▶ Exercise goal
The answer must be every entry, given again word for word.

▶ Input material
▬▬▬▬▬▬▬▬▬▬
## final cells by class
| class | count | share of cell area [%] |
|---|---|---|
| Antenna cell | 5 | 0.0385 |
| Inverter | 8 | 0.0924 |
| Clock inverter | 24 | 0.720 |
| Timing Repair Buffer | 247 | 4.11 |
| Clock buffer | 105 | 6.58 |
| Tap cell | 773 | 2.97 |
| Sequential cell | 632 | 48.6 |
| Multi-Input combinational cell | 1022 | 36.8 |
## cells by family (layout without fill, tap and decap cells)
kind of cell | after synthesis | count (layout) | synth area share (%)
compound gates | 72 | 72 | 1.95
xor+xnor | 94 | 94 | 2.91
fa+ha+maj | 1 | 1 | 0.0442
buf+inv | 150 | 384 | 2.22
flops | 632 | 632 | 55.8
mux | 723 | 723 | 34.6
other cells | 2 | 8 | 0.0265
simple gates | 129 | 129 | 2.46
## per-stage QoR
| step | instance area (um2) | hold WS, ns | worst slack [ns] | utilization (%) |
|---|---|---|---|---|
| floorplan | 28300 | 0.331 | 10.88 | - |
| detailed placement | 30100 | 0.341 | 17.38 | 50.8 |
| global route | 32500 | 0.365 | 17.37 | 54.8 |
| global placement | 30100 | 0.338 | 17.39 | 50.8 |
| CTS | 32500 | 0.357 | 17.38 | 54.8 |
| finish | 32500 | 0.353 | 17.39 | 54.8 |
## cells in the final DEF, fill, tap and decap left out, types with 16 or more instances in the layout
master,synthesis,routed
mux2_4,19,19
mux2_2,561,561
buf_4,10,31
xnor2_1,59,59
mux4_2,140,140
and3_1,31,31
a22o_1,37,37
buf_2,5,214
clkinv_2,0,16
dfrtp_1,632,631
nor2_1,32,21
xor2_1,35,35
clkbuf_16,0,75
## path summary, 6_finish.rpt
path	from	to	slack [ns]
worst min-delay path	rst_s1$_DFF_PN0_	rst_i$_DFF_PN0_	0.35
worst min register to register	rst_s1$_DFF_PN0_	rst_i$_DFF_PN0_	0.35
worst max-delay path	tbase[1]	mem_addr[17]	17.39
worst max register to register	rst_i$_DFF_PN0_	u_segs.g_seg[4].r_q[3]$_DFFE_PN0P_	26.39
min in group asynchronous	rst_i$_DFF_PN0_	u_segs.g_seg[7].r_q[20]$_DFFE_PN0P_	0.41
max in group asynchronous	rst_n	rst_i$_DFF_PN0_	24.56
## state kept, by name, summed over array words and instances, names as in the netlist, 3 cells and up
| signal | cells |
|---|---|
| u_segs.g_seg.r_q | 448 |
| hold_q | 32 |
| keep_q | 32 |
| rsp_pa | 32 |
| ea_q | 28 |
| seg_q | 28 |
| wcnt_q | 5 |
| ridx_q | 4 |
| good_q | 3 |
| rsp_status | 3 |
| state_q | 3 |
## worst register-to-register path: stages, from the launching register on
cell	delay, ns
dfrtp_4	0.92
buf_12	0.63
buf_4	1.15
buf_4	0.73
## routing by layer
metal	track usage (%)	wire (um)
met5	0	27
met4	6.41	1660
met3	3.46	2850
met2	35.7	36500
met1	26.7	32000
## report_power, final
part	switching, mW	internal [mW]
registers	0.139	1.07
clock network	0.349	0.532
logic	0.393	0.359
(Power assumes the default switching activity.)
▬▬▬▬▬▬▬▬▬▬
▶ Response
## final cells by class
| class | count | share of cell area [%] |
|---|---|---|
| Antenna cell | 5 | 0.0385 |
| Inverter | 8 | 0.0924 |
| Clock inverter | 24 | 0.720 |
| Timing Repair Buffer | 247 | 4.11 |
| Clock buffer | 105 | 6.58 |
| Tap cell | 773 | 2.97 |
| Sequential cell | 632 | 48.6 |
| Multi-Input combinational cell | 1022 | 36.8 |
## cells by family (layout without fill, tap and decap cells)
kind of cell | after synthesis | count (layout) | synth area share (%)
compound gates | 72 | 72 | 1.95
xor+xnor | 94 | 94 | 2.91
fa+ha+maj | 1 | 1 | 0.0442
buf+inv | 150 | 384 | 2.22
flops | 632 | 632 | 55.8
mux | 723 | 723 | 34.6
other cells | 2 | 8 | 0.0265
simple gates | 129 | 129 | 2.46
## per-stage QoR
| step | instance area (um2) | hold WS, ns | worst slack [ns] | utilization (%) |
|---|---|---|---|---|
| floorplan | 28300 | 0.331 | 10.88 | - |
| detailed placement | 30100 | 0.341 | 17.38 | 50.8 |
| global route | 32500 | 0.365 | 17.37 | 54.8 |
| global placement | 30100 | 0.338 | 17.39 | 50.8 |
| CTS | 32500 | 0.357 | 17.38 | 54.8 |
| finish | 32500 | 0.353 | 17.39 | 54.8 |
## cells in the final DEF, fill, tap and decap left out, types with 16 or more instances in the layout
master,synthesis,routed
mux2_4,19,19
mux2_2,561,561
buf_4,10,31
xnor2_1,59,59
mux4_2,140,140
and3_1,31,31
a22o_1,37,37
buf_2,5,214
clkinv_2,0,16
dfrtp_1,632,631
nor2_1,32,21
xor2_1,35,35
clkbuf_16,0,75
## path summary, 6_finish.rpt
path	from	to	slack [ns]
worst min-delay path	rst_s1$_DFF_PN0_	rst_i$_DFF_PN0_	0.35
worst min register to register	rst_s1$_DFF_PN0_	rst_i$_DFF_PN0_	0.35
worst max-delay path	tbase[1]	mem_addr[17]	17.39
worst max register to register	rst_i$_DFF_PN0_	u_segs.g_seg[4].r_q[3]$_DFFE_PN0P_	26.39
min in group asynchronous	rst_i$_DFF_PN0_	u_segs.g_seg[7].r_q[20]$_DFFE_PN0P_	0.41
max in group asynchronous	rst_n	rst_i$_DFF_PN0_	24.56
## state kept, by name, summed over array words and instances, names as in the netlist, 3 cells and up
| signal | cells |
|---|---|
| u_segs.g_seg.r_q | 448 |
| hold_q | 32 |
| keep_q | 32 |
| rsp_pa | 32 |
| ea_q | 28 |
| seg_q | 28 |
| wcnt_q | 5 |
| ridx_q | 4 |
| good_q | 3 |
| rsp_status | 3 |
| state_q | 3 |
## worst register-to-register path: stages, from the launching register on
cell	delay, ns
dfrtp_4	0.92
buf_12	0.63
buf_4	1.15
buf_4	0.73
## routing by layer
metal	track usage (%)	wire (um)
met5	0	27
met4	6.41	1660
met3	3.46	2850
met2	35.7	36500
met1	26.7	32000
## report_power, final
part	switching, mW	internal [mW]
registers	0.139	1.07
clock network	0.349	0.532
logic	0.393	0.359
(Power assumes the default switching activity.)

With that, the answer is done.